Work instruction: Note the line where "set_output_delay 3.18 -clock" appears in the data below; write it out exactly, along with every line that comes after it to the end.

Material for this task:

==> config.mk <==
export PLATFORM = sky130hd
export DESIGN_NAME = cfm_reasons
export DESIGN_NICKNAME = d
export VERILOG_FILES = /design/src/cfm_pkg.sv /design/src/cfm_reasons.sv
export SDC_FILE = /design/constraint.sdc
export NUM_CORES = 1
export LEC_CHECK = 0
export BUFFER_PORTS_ARGS = -buffer_cell sky130_fd_sc_hd__buf_2
export CORE_MARGIN = 3
export CORE_UTILIZATION = 52
export DETAILED_ROUTE_END_ITERATION = 10
export PLACE_DENSITY = 0.91
export RECOVER_POWER = 100
export SLEW_MARGIN = 5
export SYNTH_ARGS = -nofsm -noshare
export SYNTH_HDL_FRONTEND = slang
export SYNTH_SLANG_ARGS = --single-unit
==> constraint.sdc <==
create_clock -name vclk -period 15.9
set_clock_uncertainty 0.1 [all_clocks]
set_input_delay 3.18 -clock vclk [all_inputs]
set_output_delay 3.18 -clock vclk [all_outputs]
set_load 0.05 [all_outputs]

Exercise output:
set_output_delay 3.18 -clock vclk [all_outputs]
set_load 0.05 [all_outputs]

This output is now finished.